[Dataset records]
────────────────────────────────────────

--- src/rtl/rr_arbiter.sv ---
// ---------------------------------------------------------------------------
// rr_arbiter
// Combinational round-robin arbiter. It picks the first asserted request at
// or after the priority pointer, wrapping cyclically.
// Ports:
//   valid_i  in  N_REQ  request vector
//   ptr_i    in  IDX_W  index that has highest priority this cycle
//   grant_o  out N_REQ  one-hot grant (all zero when nothing is valid)
//   idx_o    out IDX_W  index of the granted requester
//   any_o    out 1      some requester is valid
// ---------------------------------------------------------------------------
module rr_arbiter
    import hs_pkg::*;
#(
    parameter int N_REQ = N_REQ_DEF,
    parameter int IDX_W = $clog2(N_REQ)
) (
    input  logic [N_REQ-1:0] valid_i,
    input  logic [IDX_W-1:0] ptr_i,
    output logic [N_REQ-1:0] grant_o,
    output logic [IDX_W-1:0] idx_o,
    output logic             any_o
);

    logic [IDX_W-1:0] cand;

    // Walk the requesters starting at the pointer. N_REQ is a power of two,
    // so the natural IDX_W-bit wrap of ptr+k gives the cyclic order. The
    // first valid candidate wins.
    always_comb begin
        grant_o = '0;
        idx_o   = '0;
        any_o   = 1'b0;
        cand    = '0;
        for (int k = 0; k < N_REQ; k++) begin
            cand = ptr_i + IDX_W'(k);
            if (!any_o && valid_i[cand]) begin
                any_o = 1'b1;
                idx_o = cand;
            end
        end
        grant_o[idx_o] = any_o;
    end

endmodule

--- src/rtl/hs_tx_scheduler.sv ---
// ---------------------------------------------------------------------------
// hs_tx_scheduler
// Shares one handshake-synchronizer transmit channel among N_REQ requesters.
// A round-robin winner has its payload tagged with its index. The tagged
// word is issued for one cycle, and no further issue happens until the
// channel pulses sidle.
// Ports:
//   clk, rst     clock and synchronous active-high reset
//   req_valid    per-requester valid
//   req_data     packed payloads, requester i at [i*DATA_W +: DATA_W]
//   req_ready    one-hot accept (combinational, only in IDLE)
//   sready       one-cycle issue pulse to the channel
//   din          {tag, payload}, valid while sready is high
//   sidle        channel-idle pulse, honoured only while waiting
//   busy         scheduler is not idle
//   timeout_err  sticky watchdog flag, cleared only by rst
//   xfer_cnt     wrapping count of issued transfers
// ---------------------------------------------------------------------------
module hs_tx_scheduler
    import hs_pkg::*;
#(
    parameter int N_REQ  = N_REQ_DEF,
    parameter int TAG_W  = TAG_W_DEF,
    parameter int DATA_W = DATA_W_DEF,
    parameter int WIDTH  = WIDTH_DEF,
    parameter int TO_CYC = TO_CYC_DEF
) (
    input  logic                    clk,
    input  logic                    rst,
    input  logic [N_REQ-1:0]        req_valid,
    input  logic [N_REQ*DATA_W-1:0] req_data,
    output logic [N_REQ-1:0]        req_ready,
    output logic                    sready,
    output logic [WIDTH-1:0]        din,
    input  logic                    sidle,
    output logic                    busy,
    output logic                    timeout_err,
    output logic [15:0]             xfer_cnt
);

    localparam int WD_W = $clog2(TO_CYC + 1);

    logic [1:0]       state_q,   state_d;
    logic [TAG_W-1:0] rr_ptr_q,  rr_ptr_d;
    logic [WD_W-1:0]  wd_cnt_q,  wd_cnt_d;
    logic [WIDTH-1:0] din_q,     din_d;
    logic [15:0]      xfer_q,    xfer_d;
    logic             timeout_q, timeout_d;
    logic             sready_q,  sready_d;
    logic             busy_q,    busy_d;

    logic [N_REQ-1:0] gnt;
    logic [TAG_W-1:0] gnt_idx;
    logic             gnt_any;

    rr_arbiter #(
        .N_REQ (N_REQ),
        .IDX_W (TAG_W)
    ) u_arb (
        .valid_i (req_valid),
        .ptr_i   (rr_ptr_q),
        .grant_o (gnt),
        .idx_o   (gnt_idx),
        .any_o   (gnt_any)
    );

    // Requesters are accepted only while IDLE, so they stall during ISSUE
    // and WAIT without any extra handshake.
    assign req_ready = (state_q == ST_IDLE) ? gnt : '0;

    // Next-state logic. sready and busy are computed from the next state
    // so that they come straight from flops and line up with the state.
    // The watchdog raises timeout_err on the increment that brings wd_cnt
    // to TO_CYC, then holds the count there.
    always_comb begin
        state_d   = state_q;
        rr_ptr_d  = rr_ptr_q;
        wd_cnt_d  = wd_cnt_q;
        din_d     = din_q;
        xfer_d    = xfer_q;
        timeout_d = timeout_q;
        case (state_q)
            ST_IDLE: begin
                if (gnt_any) begin
                    din_d    = {gnt_idx, req_data[gnt_idx*DATA_W +: DATA_W]};
                    rr_ptr_d = gnt_idx + TAG_W'(1);
                    state_d  = ST_ISSUE;
                end
            end
            ST_ISSUE: begin
                xfer_d   = xfer_q + 16'd1;
                wd_cnt_d = '0;
                state_d  = ST_WAIT;
            end
            ST_WAIT: begin
                if (sidle) begin
                    state_d = ST_IDLE;
                end else if (wd_cnt_q != WD_W'(TO_CYC)) begin
                    wd_cnt_d = wd_cnt_q + WD_W'(1);
                    if (wd_cnt_d == WD_W'(TO_CYC)) begin
                        timeout_d = 1'b1;
                    end
                end else begin
                    timeout_d = 1'b1;
                end
            end
            default: state_d = ST_IDLE;
        endcase
        sready_d = (state_d == ST_ISSUE);
        busy_d   = (state_d != ST_IDLE);
    end

    // State and output registers. A reset in the middle of a transfer
    // returns to IDLE at once. Anything still inside the channel is
    // forgotten.
    always_ff @(posedge clk) begin
        if (rst) begin
            state_q   <= ST_IDLE;
            rr_ptr_q  <= '0;
            wd_cnt_q  <= '0;
            din_q     <= '0;
            xfer_q    <= '0;
            timeout_q <= 1'b0;
            sready_q  <= 1'b0;
            busy_q    <= 1'b0;
        end else begin
            state_q   <= state_d;
            rr_ptr_q  <= rr_ptr_d;
            wd_cnt_q  <= wd_cnt_d;
            din_q     <= din_d;
            xfer_q    <= xfer_d;
            timeout_q <= timeout_d;
            sready_q  <= sready_d;
            busy_q    <= busy_d;
        end
    end

    assign sready      = sready_q;
    assign din         = din_q;
    assign busy        = busy_q;
    assign timeout_err = timeout_q;
    assign xfer_cnt    = xfer_q;

endmodule

--- config.mk ---
export PLATFORM = sky130hd
export DESIGN_NAME = hs_tx_scheduler
export DESIGN_NICKNAME = d
export VERILOG_FILES = /design/src/rtl/hs_pkg.sv /design/src/rtl/rr_arbiter.sv /design/src/rtl/hs_tx_scheduler.sv
export SDC_FILE = /design/constraint.sdc
export NUM_CORES = 1
export LEC_CHECK = 0
export BUFFER_PORTS_ARGS = -buffer_cell sky130_fd_sc_hd__buf_4
export CORE_UTILIZATION = 50
export DETAILED_ROUTE_END_ITERATION = 12
export PLACE_DENSITY_LB_ADDON = 0.3
export SYNTH_ARGS = -nofsm -noshare
export SYNTH_HDL_FRONTEND = slang
export SYNTH_SLANG_ARGS = --single-unit
--- constraint.sdc ---
create_clock -name clk -period 4 [get_ports clk]
set_clock_uncertainty 0.05 [all_clocks]
set_input_delay 0.2 -clock clk [delete_from_list [all_inputs] [get_ports clk]]
set_output_delay 0.2 -clock clk [all_outputs]
set_load 0.01 [all_outputs]
==> src/rtl/pdma_fifo_pkg.sv <==
`default_nettype none
// ============================================================================
//  Module      : pdma_fifo_pkg
//  Description : Shared widths, default thresholds and occupancy-update
//                encoding for the PDMA FIFO controller.
//  Revision    : 1.0 - initial release
// ============================================================================
package pdma_fifo_pkg;

   localparam int MEM_BYTES        = 256;
   localparam int WR_AW            = 7;
   localparam int RD_AW            = 8;
   localparam int CNT_W            = 9;
   localparam int DEF_REQ_THRESH   = 16;
   localparam int DEF_AFULL_THRESH = 224;

   typedef enum logic [1:0] {
      OCC_NONE = 2'd0,
      OCC_WR   = 2'd1,
      OCC_RD   = 2'd2,
      OCC_BOTH = 2'd3
   } occ_upd_e;

   function automatic occ_upd_e occ_encode(input logic wr, input logic rd);
      return occ_upd_e'({rd, wr});
   endfunction

endpackage
`default_nettype wire

==> src/rtl/pdma_fifo_ctrl_if.sv <==
`default_nettype none
// ============================================================================
//  Module      : pdma_fifo_ctrl_if
//  Description : Producer/consumer handshake, status and USRAM port bundle
//                for the PDMA FIFO controller.
//  Revision    : 1.0 - initial release
// ============================================================================
interface pdma_fifo_ctrl_if;
   import pdma_fifo_pkg::*;

   logic             clr;
   logic             wr_en;
   logic [15:0]      wr_data;
   logic             rd_en;
   logic [7:0]       rd_data;
   logic             rd_valid;
   logic [CNT_W-1:0] count;
   logic             empty;
   logic             full;
   logic             afull;
   logic             dma_req;
   logic             wr_ovf;
   logic             rd_udf;
   logic [15:0]      c_din;
   logic [WR_AW-1:0] c_addr;
   logic             c_wen;
   logic             c_blk;
   logic [RD_AW-1:0] a_addr;
   logic             a_addr_en;
   logic             a_blk;
   logic             a_addr_srst_n;
   logic [7:0]       a_dout;

   modport slave (
      input  clr, wr_en, wr_data, rd_en, a_dout,
      output rd_data, rd_valid, count, empty, full, afull, dma_req,
             wr_ovf, rd_udf, c_din, c_addr, c_wen, c_blk,
             a_addr, a_addr_en, a_blk, a_addr_srst_n
   );

   modport master (
      output clr, wr_en, wr_data, rd_en, a_dout,
      input  rd_data, rd_valid, count, empty, full, afull, dma_req,
             wr_ovf, rd_udf, c_din, c_addr, c_wen, c_blk,
             a_addr, a_addr_en, a_blk, a_addr_srst_n
   );

endinterface
`default_nettype wire

==> src/rtl/pdma_fifo_level.sv <==
`default_nettype none
// ============================================================================
//  Module      : pdma_fifo_level
//  Description : Byte-occupancy register and the threshold flags derived
//                from it.
//  Revision    : 1.0 - initial release
// ============================================================================
module pdma_fifo_level
   import pdma_fifo_pkg::*;
#(
   parameter int DEPTH_BYTES  = MEM_BYTES,
   parameter int REQ_THRESH   = DEF_REQ_THRESH,
   parameter int AFULL_THRESH = DEF_AFULL_THRESH
) (
   input  wire logic             clk,
   input  wire logic             rst,
   input  wire logic             i_clr,
   input  wire occ_upd_e         i_upd,
   output logic [CNT_W-1:0]      o_count,
   output logic                  o_empty,
   output logic                  o_full,
   output logic                  o_afull,
   output logic                  o_dma_req
);

   localparam logic [CNT_W-1:0] c_full_lim   = CNT_W'(DEPTH_BYTES - 2);
   localparam logic [CNT_W-1:0] c_req_thresh = CNT_W'(REQ_THRESH);
   localparam logic [CNT_W-1:0] c_afull_thr  = CNT_W'(AFULL_THRESH);

   logic [CNT_W-1:0] r_count;
   logic [CNT_W-1:0] w_count_nxt;

   // Upstream gating guarantees writes only below full and reads only above
   // empty, so these steps stay within 0..DEPTH_BYTES.
   always_comb begin
      w_count_nxt = r_count;
      case (i_upd)
         OCC_WR:   w_count_nxt = r_count + CNT_W'(2);
         OCC_RD:   w_count_nxt = r_count - CNT_W'(1);
         OCC_BOTH: w_count_nxt = r_count + CNT_W'(1);
         default:  w_count_nxt = r_count;
      endcase
   end

   always_ff @(posedge clk or posedge rst) begin
      if (rst) begin
         r_count <= '0;
      end else if (i_clr) begin
         r_count <= '0;
      end else begin
         r_count <= w_count_nxt;
      end
   end

   assign o_count   = r_count;
   assign o_empty   = (r_count == '0);
   assign o_full    = (r_count > c_full_lim);
   assign o_afull   = (r_count >= c_afull_thr);
   assign o_dma_req = (r_count >= c_req_thresh);

endmodule
`default_nettype wire

==> src/rtl/pdma_fifo_ctrl.sv <==
`default_nettype none
// ============================================================================
//  Module      : pdma_fifo_ctrl
//  Description : Pointer, flag and read-capture controller for the
//                128x16-write / 256x8-read USRAM FIFO feeding the PDMA.
//  Revision    : 1.0 - initial release
// ============================================================================
module pdma_fifo_ctrl
   import pdma_fifo_pkg::*;
#(
   parameter int DEPTH_BYTES  = MEM_BYTES,
   parameter int REQ_THRESH   = DEF_REQ_THRESH,
   parameter int AFULL_THRESH = DEF_AFULL_THRESH
) (
   input  wire logic       clk,
   input  wire logic       rst,
   pdma_fifo_ctrl_if.slave bus
);

   logic [WR_AW-1:0] r_wr_ptr;
   logic [RD_AW-1:0] r_rd_ptr;
   logic             r_wr_ovf;
   logic             r_rd_udf;
   logic             r_rd_pend;
   logic             r_rd_valid;
   logic [7:0]       r_rd_data;

   logic             w_full;
   logic             w_empty;
   logic             w_wr_acc;
   logic             w_rd_acc;
   occ_upd_e         w_upd;

   // Flush wins over both requests in the same cycle.
   assign w_wr_acc = bus.wr_en & ~w_full  & ~bus.clr;
   assign w_rd_acc = bus.rd_en & ~w_empty & ~bus.clr;
   assign w_upd    = occ_encode(w_wr_acc, w_rd_acc);

   pdma_fifo_level #(
      .DEPTH_BYTES  (DEPTH_BYTES),
      .REQ_THRESH   (REQ_THRESH),
      .AFULL_THRESH (AFULL_THRESH)
   ) u_level (
      .clk       (clk),
      .rst       (rst),
      .i_clr     (bus.clr),
      .i_upd     (w_upd),
      .o_count   (bus.count),
      .o_empty   (w_empty),
      .o_full    (w_full),
      .o_afull   (bus.afull),
      .o_dma_req (bus.dma_req)
   );

   always_ff @(posedge clk or posedge rst) begin
      if (rst) begin
         r_wr_ptr <= '0;
         r_rd_ptr <= '0;
         r_wr_ovf <= 1'b0;
         r_rd_udf <= 1'b0;
      end else if (bus.clr) begin
         r_wr_ptr <= '0;
         r_rd_ptr <= '0;
         r_wr_ovf <= 1'b0;
         r_rd_udf <= 1'b0;
      end else begin
         if (w_wr_acc) r_wr_ptr <= r_wr_ptr + WR_AW'(1);
         if (w_rd_acc) r_rd_ptr <= r_rd_ptr + RD_AW'(1);
         if (bus.wr_en && w_full)  r_wr_ovf <= 1'b1;
         if (bus.rd_en && w_empty) r_rd_udf <= 1'b1;
      end
   end

   // The memory registers A_ADDR on the accepting edge and presents the byte
   // during the following cycle; it is captured one edge later. A flush does
   // not cancel a capture already under way.
   always_ff @(posedge clk or posedge rst) begin
      if (rst) begin
         r_rd_pend  <= 1'b0;
         r_rd_valid <= 1'b0;
         r_rd_data  <= 8'h00;
      end else begin
         r_rd_pend  <= w_rd_acc;
         r_rd_valid <= r_rd_pend;
         if (r_rd_pend) r_rd_data <= bus.a_dout;
      end
   end

   assign bus.empty         = w_empty;
   assign bus.full          = w_full;
   assign bus.wr_ovf        = r_wr_ovf;
   assign bus.rd_udf        = r_rd_udf;
   assign bus.rd_valid      = r_rd_valid;
   assign bus.rd_data       = r_rd_data;
   assign bus.c_din         = bus.wr_data;
   assign bus.c_addr        = r_wr_ptr;
   assign bus.c_wen         = w_wr_acc;
   assign bus.c_blk         = 1'b1;
   assign bus.a_addr        = r_rd_ptr;
   assign bus.a_addr_en     = w_rd_acc;
   assign bus.a_blk         = 1'b1;
   assign bus.a_addr_srst_n = 1'b1;

endmodule
`default_nettype wire
==> src/flat_wrapper.sv <==
// flat-port wrapper written by rule: the top's interface ports become plain ports
module pdma_fifo_ctrl_flat import pdma_fifo_pkg::*;
#(
   parameter int DEPTH_BYTES  = MEM_BYTES,
   parameter int REQ_THRESH   = DEF_REQ_THRESH,
   parameter int AFULL_THRESH = DEF_AFULL_THRESH
)
  (clk, rst, bus_clr, bus_wr_en, bus_wr_data, bus_rd_en, bus_a_dout, bus_rd_data, bus_rd_valid, bus_count, bus_empty, bus_full, bus_afull, bus_dma_req, bus_wr_ovf, bus_rd_udf, bus_c_din, bus_c_addr, bus_c_wen, bus_c_blk, bus_a_addr, bus_a_addr_en, bus_a_blk, bus_a_addr_srst_n);
  pdma_fifo_ctrl_if bus_i ();
  input  wire logic clk;
  input  wire logic rst;
  input wire logic [$bits(bus_i.clr)-1:0] bus_clr;
  input wire logic [$bits(bus_i.wr_en)-1:0] bus_wr_en;
  input wire logic [$bits(bus_i.wr_data)-1:0] bus_wr_data;
  input wire logic [$bits(bus_i.rd_en)-1:0] bus_rd_en;
  input wire logic [$bits(bus_i.a_dout)-1:0] bus_a_dout;
  output wire logic [$bits(bus_i.rd_data)-1:0] bus_rd_data;
  output wire logic [$bits(bus_i.rd_valid)-1:0] bus_rd_valid;
  output wire logic [$bits(bus_i.count)-1:0] bus_count;
  output wire logic [$bits(bus_i.empty)-1:0] bus_empty;
  output wire logic [$bits(bus_i.full)-1:0] bus_full;
  output wire logic [$bits(bus_i.afull)-1:0] bus_afull;
  output wire logic [$bits(bus_i.dma_req)-1:0] bus_dma_req;
  output wire logic [$bits(bus_i.wr_ovf)-1:0] bus_wr_ovf;
  output wire logic [$bits(bus_i.rd_udf)-1:0] bus_rd_udf;
  output wire logic [$bits(bus_i.c_din)-1:0] bus_c_din;
  output wire logic [$bits(bus_i.c_addr)-1:0] bus_c_addr;
  output wire logic [$bits(bus_i.c_wen)-1:0] bus_c_wen;
  output wire logic [$bits(bus_i.c_blk)-1:0] bus_c_blk;
  output wire logic [$bits(bus_i.a_addr)-1:0] bus_a_addr;
  output wire logic [$bits(bus_i.a_addr_en)-1:0] bus_a_addr_en;
  output wire logic [$bits(bus_i.a_blk)-1:0] bus_a_blk;
  output wire logic [$bits(bus_i.a_addr_srst_n)-1:0] bus_a_addr_srst_n;
  assign bus_i.clr = bus_clr;
  assign bus_i.wr_en = bus_wr_en;
  assign bus_i.wr_data = bus_wr_data;
  assign bus_i.rd_en = bus_rd_en;
  assign bus_i.a_dout = bus_a_dout;
  assign bus_rd_data = bus_i.rd_data;
  assign bus_rd_valid = bus_i.rd_valid;
  assign bus_count = bus_i.count;
  assign bus_empty = bus_i.empty;
  assign bus_full = bus_i.full;
  assign bus_afull = bus_i.afull;
  assign bus_dma_req = bus_i.dma_req;
  assign bus_wr_ovf = bus_i.wr_ovf;
  assign bus_rd_udf = bus_i.rd_udf;
  assign bus_c_din = bus_i.c_din;
  assign bus_c_addr = bus_i.c_addr;
  assign bus_c_wen = bus_i.c_wen;
  assign bus_c_blk = bus_i.c_blk;
  assign bus_a_addr = bus_i.a_addr;
  assign bus_a_addr_en = bus_i.a_addr_en;
  assign bus_a_blk = bus_i.a_blk;
  assign bus_a_addr_srst_n = bus_i.a_addr_srst_n;
  pdma_fifo_ctrl #(.DEPTH_BYTES(DEPTH_BYTES), .REQ_THRESH(REQ_THRESH), .AFULL_THRESH(AFULL_THRESH)) u_core (.clk(clk), .rst(rst), .bus(bus_i));
endmodule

────────────────────────────────────────

- THE PROBLEM -
Count of lines with "wrapping": please work it out for the entries above and give the number by itself.

- SOLUTION TO THE PROBLEM -
2